What is being asked: Output exactly the lines below, starting with the line that has "Critical-path top delay" and going on through the line that has "Clock network fraction", both included, and no other lines.

Input Block Start

===== src/rtl/ecbu_pkg.sv =====
// Shared types, constants and tables for the camera basis update block.
// Holds the microcode program, the CORDIC arctangent table and the field layout.
// No dependencies.
package ecbu_pkg;

    localparam int ANGLE_FRAC_DEF  = 16;
    localparam int VECTOR_FRAC_DEF = 14;

    localparam int DELTA_W   = 12;
    localparam int SENS_W    = 16;
    localparam int CFG_W     = 23;
    localparam int CFG_IDX_W = 1;
    localparam int COMP_W    = 16;
    localparam int YAW_OUT_W = 25;
    localparam int PIT_OUT_W = 24;
    localparam int IN_DATA_W  = 24;
    localparam int OUT_DATA_W = 184;

    localparam logic [CFG_IDX_W-1:0] CFG_SENSITIVITY = 1'b0;
    localparam logic [CFG_IDX_W-1:0] CFG_PITCH_LIMIT = 1'b1;
    localparam logic [SENS_W-1:0]    SENS_RST        = 16'd5898;

    // CORDIC: angles in degrees with 24 fractional bits, x/y in Q30
    localparam int CORDIC_STEPS = 24;
    localparam int CNT_W        = 5;
    localparam int ZB           = 24;
    localparam int ZW           = 34;
    localparam int XW           = 33;
    localparam int TRIG_W       = 32;
    localparam int ATAN_W       = 30;
    localparam logic signed [XW-1:0] CORDIC_X0 = 33'sd652032874;

    function automatic logic [ATAN_W-1:0] atan_deg(input logic [CNT_W-1:0] idx);
        logic [ATAN_W-1:0] v;
        unique case (idx)
            5'd0:  v = 30'd754974720;
            5'd1:  v = 30'd445687602;
            5'd2:  v = 30'd235489088;
            5'd3:  v = 30'd119537938;
            5'd4:  v = 30'd60000934;
            5'd5:  v = 30'd30029717;
            5'd6:  v = 30'd15018523;
            5'd7:  v = 30'd7509720;
            5'd8:  v = 30'd3754917;
            5'd9:  v = 30'd1877466;
            5'd10: v = 30'd938734;
            5'd11: v = 30'd469367;
            5'd12: v = 30'd234684;
            5'd13: v = 30'd117342;
            5'd14: v = 30'd58671;
            5'd15: v = 30'd29335;
            5'd16: v = 30'd14668;
            5'd17: v = 30'd7334;
            5'd18: v = 30'd3667;
            5'd19: v = 30'd1833;
            5'd20: v = 30'd917;
            5'd21: v = 30'd458;
            5'd22: v = 30'd229;
            5'd23: v = 30'd115;
            default: v = '0;
        endcase
        return v;
    endfunction

    typedef enum logic [2:0] {
        SEQ_NEXT,
        SEQ_WAIT_IN,
        SEQ_LOOP,
        SEQ_WAIT_OUT,
        SEQ_RESTART
    } t_seq_op;

    typedef enum logic [2:0] {
        MUL_NONE,
        MUL_DX,
        MUL_DY,
        MUL_CYCP,
        MUL_SYCP,
        MUL_CYSP,
        MUL_SYSP
    } t_mul_sel;

    typedef enum logic [1:0] {
        ALU_NOP,
        ALU_YADD,
        ALU_MOD,
        ALU_YSET
    } t_alu_op;

    typedef enum logic [2:0] {
        RND_NONE,
        RND_FWD_X,
        RND_FWD_Z,
        RND_UP_X,
        RND_UP_Z
    } t_rnd_dst;

    typedef struct packed {
        t_seq_op    seq;
        t_mul_sel   mul;
        t_alu_op    alu;
        logic [1:0] mod_k;
        logic       pitch_upd;
        logic       cordic_load;
        logic       cordic_run;
        logic       trig_store;
        logic       q30_store;
        t_rnd_dst   rnd;
    } t_ucode;

    typedef struct packed {
        logic in_valid;
        logic cordic_last;
        logic out_free;
    } t_cond;

    typedef struct packed {
        logic in_ready;
        logic out_load;
    } t_seq_hs;

    typedef struct packed {
        logic [COMP_W-1:0]    fwd_x;
        logic [COMP_W-1:0]    fwd_y;
        logic [COMP_W-1:0]    fwd_z;
        logic [COMP_W-1:0]    right_x;
        logic [COMP_W-1:0]    right_z;
        logic [COMP_W-1:0]    up_x;
        logic [COMP_W-1:0]    up_y;
        logic [COMP_W-1:0]    up_z;
        logic [YAW_OUT_W-1:0] yaw_out;
        logic [PIT_OUT_W-1:0] pitch_out;
    } t_result;

    localparam int UPC_W = 5;
    localparam logic [UPC_W-1:0] UPC_WAIT_IN  = 5'd0;
    localparam logic [UPC_W-1:0] UPC_MUL_DX   = 5'd1;
    localparam logic [UPC_W-1:0] UPC_YAW_ADD  = 5'd2;
    localparam logic [UPC_W-1:0] UPC_MOD8     = 5'd3;
    localparam logic [UPC_W-1:0] UPC_MOD4     = 5'd4;
    localparam logic [UPC_W-1:0] UPC_MOD2     = 5'd5;
    localparam logic [UPC_W-1:0] UPC_MOD1     = 5'd6;
    localparam logic [UPC_W-1:0] UPC_YAW_SET  = 5'd7;
    localparam logic [UPC_W-1:0] UPC_CORD_LD  = 5'd8;
    localparam logic [UPC_W-1:0] UPC_CORD_RUN = 5'd9;
    localparam logic [UPC_W-1:0] UPC_TRIG     = 5'd10;
    localparam logic [UPC_W-1:0] UPC_PROD0    = 5'd11;
    localparam logic [UPC_W-1:0] UPC_PROD1    = 5'd12;
    localparam logic [UPC_W-1:0] UPC_PROD2    = 5'd13;
    localparam logic [UPC_W-1:0] UPC_PROD3    = 5'd14;
    localparam logic [UPC_W-1:0] UPC_RND_LAST = 5'd15;
    localparam logic [UPC_W-1:0] UPC_WAIT_OUT = 5'd16;

    localparam t_ucode UC_NOP = '{
        seq: SEQ_NEXT, mul: MUL_NONE, alu: ALU_NOP, mod_k: 2'd0,
        pitch_upd: 1'b0, cordic_load: 1'b0, cordic_run: 1'b0,
        trig_store: 1'b0, q30_store: 1'b0, rnd: RND_NONE
    };

    // Control store: one word per step
    function automatic t_ucode ucode(input logic [UPC_W-1:0] pc);
        t_ucode w;
        w = UC_NOP;
        unique case (pc)
            UPC_WAIT_IN:  w.seq = SEQ_WAIT_IN;
            UPC_MUL_DX:   w.mul = MUL_DX;
            UPC_YAW_ADD: begin
                w.alu = ALU_YADD;
                w.mul = MUL_DY;
            end
            UPC_MOD8: begin
                w.alu       = ALU_MOD;
                w.mod_k     = 2'd3;
                w.pitch_upd = 1'b1;
            end
            UPC_MOD4: begin
                w.alu   = ALU_MOD;
                w.mod_k = 2'd2;
            end
            UPC_MOD2: begin
                w.alu   = ALU_MOD;
                w.mod_k = 2'd1;
            end
            UPC_MOD1: begin
                w.alu   = ALU_MOD;
                w.mod_k = 2'd0;
            end
            UPC_YAW_SET:  w.alu = ALU_YSET;
            UPC_CORD_LD:  w.cordic_load = 1'b1;
            UPC_CORD_RUN: begin
                w.seq        = SEQ_LOOP;
                w.cordic_run = 1'b1;
            end
            UPC_TRIG:     w.trig_store = 1'b1;
            UPC_PROD0: begin
                w.mul       = MUL_CYCP;
                w.q30_store = 1'b1;
            end
            UPC_PROD1: begin
                w.mul = MUL_SYCP;
                w.rnd = RND_FWD_X;
            end
            UPC_PROD2: begin
                w.mul = MUL_CYSP;
                w.rnd = RND_FWD_Z;
            end
            UPC_PROD3: begin
                w.mul = MUL_SYSP;
                w.rnd = RND_UP_X;
            end
            UPC_RND_LAST: w.rnd = RND_UP_Z;
            UPC_WAIT_OUT: w.seq = SEQ_WAIT_OUT;
            default:      w.seq = SEQ_RESTART;
        endcase
        return w;
    endfunction

endpackage


===== src/rtl/ecbu_seq.sv =====
// Microcode sequencer: step counter over the control store in ecbu_pkg.
// Issues one control word per cycle and handles waits and the CORDIC loop.
module ecbu_seq
    import ecbu_pkg::*;
(
    input  logic    i_clk,
    input  logic    i_rst_n,
    input  t_cond   i_cond,
    output t_ucode  o_ctrl,
    output t_seq_hs o_hs
);

    logic [UPC_W-1:0] r_pc;
    logic [UPC_W-1:0] n_pc;
    t_ucode           w;

    always_ff @(posedge i_clk) begin
        if (!i_rst_n) begin
            r_pc <= UPC_WAIT_IN;
        end else begin
            r_pc <= n_pc;
        end
    end

    always_comb begin
        w             = ucode(r_pc);
        o_hs.in_ready = (w.seq == SEQ_WAIT_IN);
        o_hs.out_load = (w.seq == SEQ_WAIT_OUT) && i_cond.out_free;
        n_pc          = r_pc;
        unique case (w.seq)
            SEQ_NEXT:     n_pc = r_pc + 1'b1;
            SEQ_WAIT_IN:  if (i_cond.in_valid) n_pc = r_pc + 1'b1;
            SEQ_LOOP:     if (i_cond.cordic_last) n_pc = r_pc + 1'b1;
            SEQ_WAIT_OUT: if (i_cond.out_free) n_pc = UPC_WAIT_IN;
            SEQ_RESTART:  n_pc = UPC_WAIT_IN;
            default:      n_pc = UPC_WAIT_IN;
        endcase
    end

    assign o_ctrl = w;

endmodule


===== config.mk =====
export PLATFORM = sky130hd
export DESIGN_NAME = ecbu_seq
export DESIGN_NICKNAME = d
export VERILOG_FILES = /design/src/rtl/ecbu_pkg.sv /design/src/rtl/ecbu_seq.sv
export SDC_FILE = /design/constraint.sdc
export NUM_CORES = 1
export LEC_CHECK = 0
export BUFFER_PORTS_ARGS = -buffer_cell sky130_fd_sc_hd__buf_2
export CELL_PAD_IN_SITES_DETAIL_PLACEMENT = 0
export CELL_PAD_IN_SITES_GLOBAL_PLACEMENT = 2
export CORE_UTILIZATION = 23
export DETAILED_ROUTE_END_ITERATION = 10
export GPL_ROUTABILITY_DRIVEN = 0
export PLACE_DENSITY_LB_ADDON = 0.25
export REMOVE_ABC_BUFFERS = 1
export SLEW_MARGIN = 0
export SYNTH_ARGS = -nofsm -noshare
export SYNTH_HDL_FRONTEND = slang
export SYNTH_SLANG_ARGS = --single-unit

===== constraint.sdc =====
create_clock -name i_clk -period 1.6 [get_ports i_clk]
set_input_delay 0 -clock i_clk [delete_from_list [all_inputs] [get_ports i_clk]]
set_output_delay 0 -clock i_clk [all_outputs]
set_load 0.02 [all_outputs]

==> results.txt <==
----------------------------------------------------
[Status]
  Run status ... finished with violations
  Violations in the final reports ... negative setup slack

[Cells and area]
  FF/Latch Area ... about 110 µm²
  Layout overhead on the synthesized area ... 61.1%
  Largest register FFs ... 5
  Area used by multi-input combinational logic ... about 560 µm²
  Largest Register ... r_pc
  Utilization of the core after routing ... about two fifths
  Commonest non-fill, non-tap cell in the layout ... sky130_fd_sc_hd__buf_2
  Highest-count cells in the layout ignoring fill and taps ... 23 x sky130_fd_sc_hd__buf_2, 22 x sky130_fd_sc_hd__buf_4, 12 x sky130_fd_sc_hd__nand2_1, 8 x sky130_fd_sc_hd__nor2_1, 6 x sky130_fd_sc_hd__a21oi_1
  Leading registers by flop count ... r_pc x5
  Share of layout cells above drive strength 1 ... between 50% and 60%
  # nets final ... between 100 and 150
  Ant. Diodes ... 0
  Number of fill cells in the layout ... 282

[Critical path]
  Classification of the worst setup path ... register to output port
  CP Max Fanout ... 6
  Critical-path top delay cell ... sky130_fd_sc_hd__dfxtp_4
  Worst reg-to-reg path cell count ... 7
  Data required time at the worst endpoint ... about 1.6 ns
  RR Endpoint ... r_pc[2]
  Endpoint kind of the worst setup timing path ... output port
  Worst reg2reg startpoint ... r_pc[1]
  Cell-by-cell trace of the critical path ... inv_4 -> ha_4 -> a211oi_2 -> nor3_2 -> o21ai_2 -> and2_4 -> buf_6
  Worst reg-to-reg setup slack ... roughly 0.070 ns
  Critical path data arrival time ... approximately 1.6 ns
  Crit-path max cell delay ... between 0.3 and 0.4 ns
  Worst setup SP type ... register

[Clocking]
  Buffer depth of the longest clock path ... 2
  Clock latency on the worst-skew pair ... between 0.2 and 0.25 ns
  TritonCTS buffer count ... 3
  TritonCTS clock tree ... yes
  Clock root buffer ... sky130_fd_sc_hd__clkbuf_4
  Hold bufs inserted after CTS ... 0
  CTS H-tree lvls ... 1
  Clock transition at the registers of the reported paths ... 0.04 ns
  Total clock sinks ... 5

[Logic synthesis]
  Adder-Cell Fraction of Synth Area ... under 10%
  Synthesized-area fraction occupied by and/or/nand/nor cells ... between 30% and 40%
  Most common flop cell mapped by yosys ... sky130_fd_sc_hd__dfxtp_1
  Count of warnings emitted by yosys ... 0
  Number of distinct library cells after synthesis ... 35
  Share of cell area taken by muxes after synthesis ... 3.05%
  XOR/XNOR share of the synthesized area ... under 10%
  Register bit total from synthesis ... 5
  Compound-cell area share of the yosys netlist ... between 10% and 20%
  Largest family of logic cells by synthesized area ... simple AND/OR/NAND/NOR gates
  Synthesized area ... around 660 µm²
  Ys async rst share ... 0%
  Average cell area after synthesis ... 7.38 µm²
  Share of the yosys chip area belonging to registers ... between 15 and 20%
  Count of flip-flops with a built-in enable after synthesis ... 0
  Gate count of the mapped netlist ... 89

[Job]
  Maximum capacitance violations ... 0

[Power]
  Leakage ... between 0.5 and 0.6 nW
  P_sw ... 0.000728 W
  Share of total power in combinational logic ... 76.8%
  Switch share ... 46.7%
  Internal power ... 0.000832 W
  Clock network fraction of total power ... a little under a tenth
  Total power divided by cell area ... around 1500 nW/µm²
  Worst VDD drop ... around 0.00075 V
  Power Total ... 0.00156 W
  Share of power burned in registers ... 14.1%

[Timing]
  Finish-stage setup viols ... 1
  Number of slew-limit violations in the final report ... 0
  Final-layout worst hold slack ... 0.0554 ns
  Worst rel slew slack ... 81.2%
  Minimum clock period after layout ... 1.60 ns
  Worst clock skew on the final layout ... 0.00248 ns
  RSZ-0062 raised after global routing ... yes
  Max Clk Rate ... ~620 MHz
  Final hold violations ... 0
  Slew at the pin with the worst max-slew slack ... around 0.28 ns
  Final clock period utilization by the worst path ... 100%
  Worst Setup Slack, final ... -0.00250 ns

[Detailed routing]
  Final routed wirelength across all metal layers ... between 1500 and 2000 µm
  Count of vias placed by the detailed router ... 767
  Remaining antenna violation count ... 0
  Count of unresolved DRC violations after routing ... 0
  DR iter-0 viols ... 5
  Avg WL per Cell ... about 12 µm
  1st-pass router iterations ... 4
  Via/cell ratio ... 4.68

[Global routing]
  Number of global-route vias before repair ... 708
  Antenna violations before repair ... 0
  Total global routing overflow ... 0
  Largest net degree at the start of global routing ... 8
  Global-route wire length before repair ... ~3100 µm
  GRT Resource Usage Total ... approximately an eighth

[Die]
  Row cnt ... 19
  Area of the core ... 2730 µm²
  Chip width ... approximately 55 µm
  Total I/O pin count ... 25
  Total Die Area ... roughly 3100 µm²
  Initial Util ... 24.0%
  Die Y-Extent ... roughly 55 µm

[Hold path]
  Hold/Removal Path Class ... input pin to register
  End point of the worst hold path ... r_pc[3]
  Number of instances on the worst hold path ... 3
  Worst hold start ... i_rst_n

[Place]
  Number of input and output port buffers inserted ... 24
  Half-perimeter wire length of the detailed placement result ... 1480 µm

----------------------------------------------------
logic make-up after synthesis:
family	count (synthesis)
DFF	5
and+or+nand+nor	45
muxes	2
xor gates and xnor gates	2
buffers and inverters	13
adders and majority gates	5
AOI/OAI and AO/OA	17
how the worst max path moves through the flow:
stage                  from          to  slack [ns]  cells after the start
floorplan           r_pc[0]     r_pc[2]       -0.18                      7
global placement    r_pc[0]     r_pc[2]       -0.05                      7
detailed placement  r_pc[0]     r_pc[2]       -0.03                      7
CTS                 r_pc[0]  o_ctrl[10]        0.02                      7
global route        r_pc[1]  o_ctrl[17]       -0.07                      7
finish              r_pc[1]  o_ctrl[17]      -0.002                      7
worst max-delay path: cells and delay by family, from the launching register on:
| kind | cells | cell delay [ns] |
|---|---|---|
| fa+ha+maj | 1 | 0.18 |
| buf+inv | 2 | 0.16 |
| flops | 1 | 0.38 |
| simple gates | 2 | 0.25 |
| compound gates | 2 | 0.40 |
layer usage:
metal	up-vias	GRT usage (%)	part of all wire, %
met2	15	21.9	49
met1	357	14.7	48
met4	0	6.43	0
met5	-	0	0
met3	0	1.87	3.0
li1	395	-	-
power by group through the flow:
stage	Clock, W	Combinational, W	Sequential, W
3_3_place_gp	0	0.00108	0.000189
5_1_grt	0.000166	0.00129	0.000225
3_5_place_dp	0	0.00107	0.000189
2_1_floorplan	0	0.000621	0.000204
4_1_cts	0.000153	0.00119	0.000217
6_report	0.000143	0.00120	0.000220
layout make-up:
type	instances	share of cell area, %
well taps	31	3.66
inverters	7	3.19
clock buffers	4	2.48
flip-flops and latches	5	10.2
multi-input cells	71	53.0
repair buffers	46	27.5
Yosys cell counts (2+ instances only):
library cell	count	area share [%]
sky130_fd_sc_hd__nand4bb_1	2	3.4
sky130_fd_sc_hd__and2_1	3	2.9
sky130_fd_sc_hd__buf_6	2	3.4
sky130_fd_sc_hd__dfxtp_1	5	15
sky130_fd_sc_hd__nor2_1	10	5.7
sky130_fd_sc_hd__inv_4	2	1.9
sky130_fd_sc_hd__nand2_1	12	6.9
sky130_fd_sc_hd__nor3_1	6	4.6
sky130_fd_sc_hd__mux2i_1	2	3.0
sky130_fd_sc_hd__xnor2_1	2	2.7
sky130_fd_sc_hd__ha_1	5	9.5
sky130_fd_sc_hd__o22ai_1	2	1.9
sky130_fd_sc_hd__buf_4	2	2.3
sky130_fd_sc_hd__a21oi_1	6	4.6
sky130_fd_sc_hd__inv_1	5	2.9
sky130_fd_sc_hd__nand3_1	3	2.3
sky130_fd_sc_hd__clkbuf_1	2	1.1
stage by stage:
stage / instances / cell area, µm² / setup TNS [ns] / setup WS (ns)
final: 164 / 1060 / -0.00250 / -0.00250
after global routing: 164 / 1060 / -0.220 / -0.0713
after CTS: 164 / 1050 / 0 / 0.0151
after detailed placement: 160 / 936 / -0.0909 / -0.0335
after global placement: 160 / 936 / -0.111 / -0.0477
after floorplan: 83 / 612 / -0.520 / -0.177
repair_timing:
action	in CTS	in global routing
gates resized for setup	22	2
setup endpoints to repair	9	10
pin swaps	5	1
setup buffers	0	0
Note: power is estimated with default switching activity, not from simulation.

Input Block End

Solution for this problem:
  Critical-path top delay cell ... sky130_fd_sc_hd__dfxtp_4
  Worst reg-to-reg path cell count ... 7
  Data required time at the worst endpoint ... about 1.6 ns
  RR Endpoint ... r_pc[2]
  Endpoint kind of the worst setup timing path ... output port
  Worst reg2reg startpoint ... r_pc[1]
  Cell-by-cell trace of the critical path ... inv_4 -> ha_4 -> a211oi_2 -> nor3_2 -> o21ai_2 -> and2_4 -> buf_6
  Worst reg-to-reg setup slack ... roughly 0.070 ns
  Critical path data arrival time ... approximately 1.6 ns
  Crit-path max cell delay ... between 0.3 and 0.4 ns
  Worst setup SP type ... register

[Clocking]
  Buffer depth of the longest clock path ... 2
  Clock latency on the worst-skew pair ... between 0.2 and 0.25 ns
  TritonCTS buffer count ... 3
  TritonCTS clock tree ... yes
  Clock root buffer ... sky130_fd_sc_hd__clkbuf_4
  Hold bufs inserted after CTS ... 0
  CTS H-tree lvls ... 1
  Clock transition at the registers of the reported paths ... 0.04 ns
  Total clock sinks ... 5

[Logic synthesis]
  Adder-Cell Fraction of Synth Area ... under 10%
  Synthesized-area fraction occupied by and/or/nand/nor cells ... between 30% and 40%
  Most common flop cell mapped by yosys ... sky130_fd_sc_hd__dfxtp_1
  Count of warnings emitted by yosys ... 0
  Number of distinct library cells after synthesis ... 35
  Share of cell area taken by muxes after synthesis ... 3.05%
  XOR/XNOR share of the synthesized area ... under 10%
  Register bit total from synthesis ... 5
  Compound-cell area share of the yosys netlist ... between 10% and 20%
  Largest family of logic cells by synthesized area ... simple AND/OR/NAND/NOR gates
  Synthesized area ... around 660 µm²
  Ys async rst share ... 0%
  Average cell area after synthesis ... 7.38 µm²
  Share of the yosys chip area belonging to registers ... between 15 and 20%
  Count of flip-flops with a built-in enable after synthesis ... 0
  Gate count of the mapped netlist ... 89

[Job]
  Maximum capacitance violations ... 0

[Power]
  Leakage ... between 0.5 and 0.6 nW
  P_sw ... 0.000728 W
  Share of total power in combinational logic ... 76.8%
  Switch share ... 46.7%
  Internal power ... 0.000832 W
  Clock network fraction of total power ... a little under a tenth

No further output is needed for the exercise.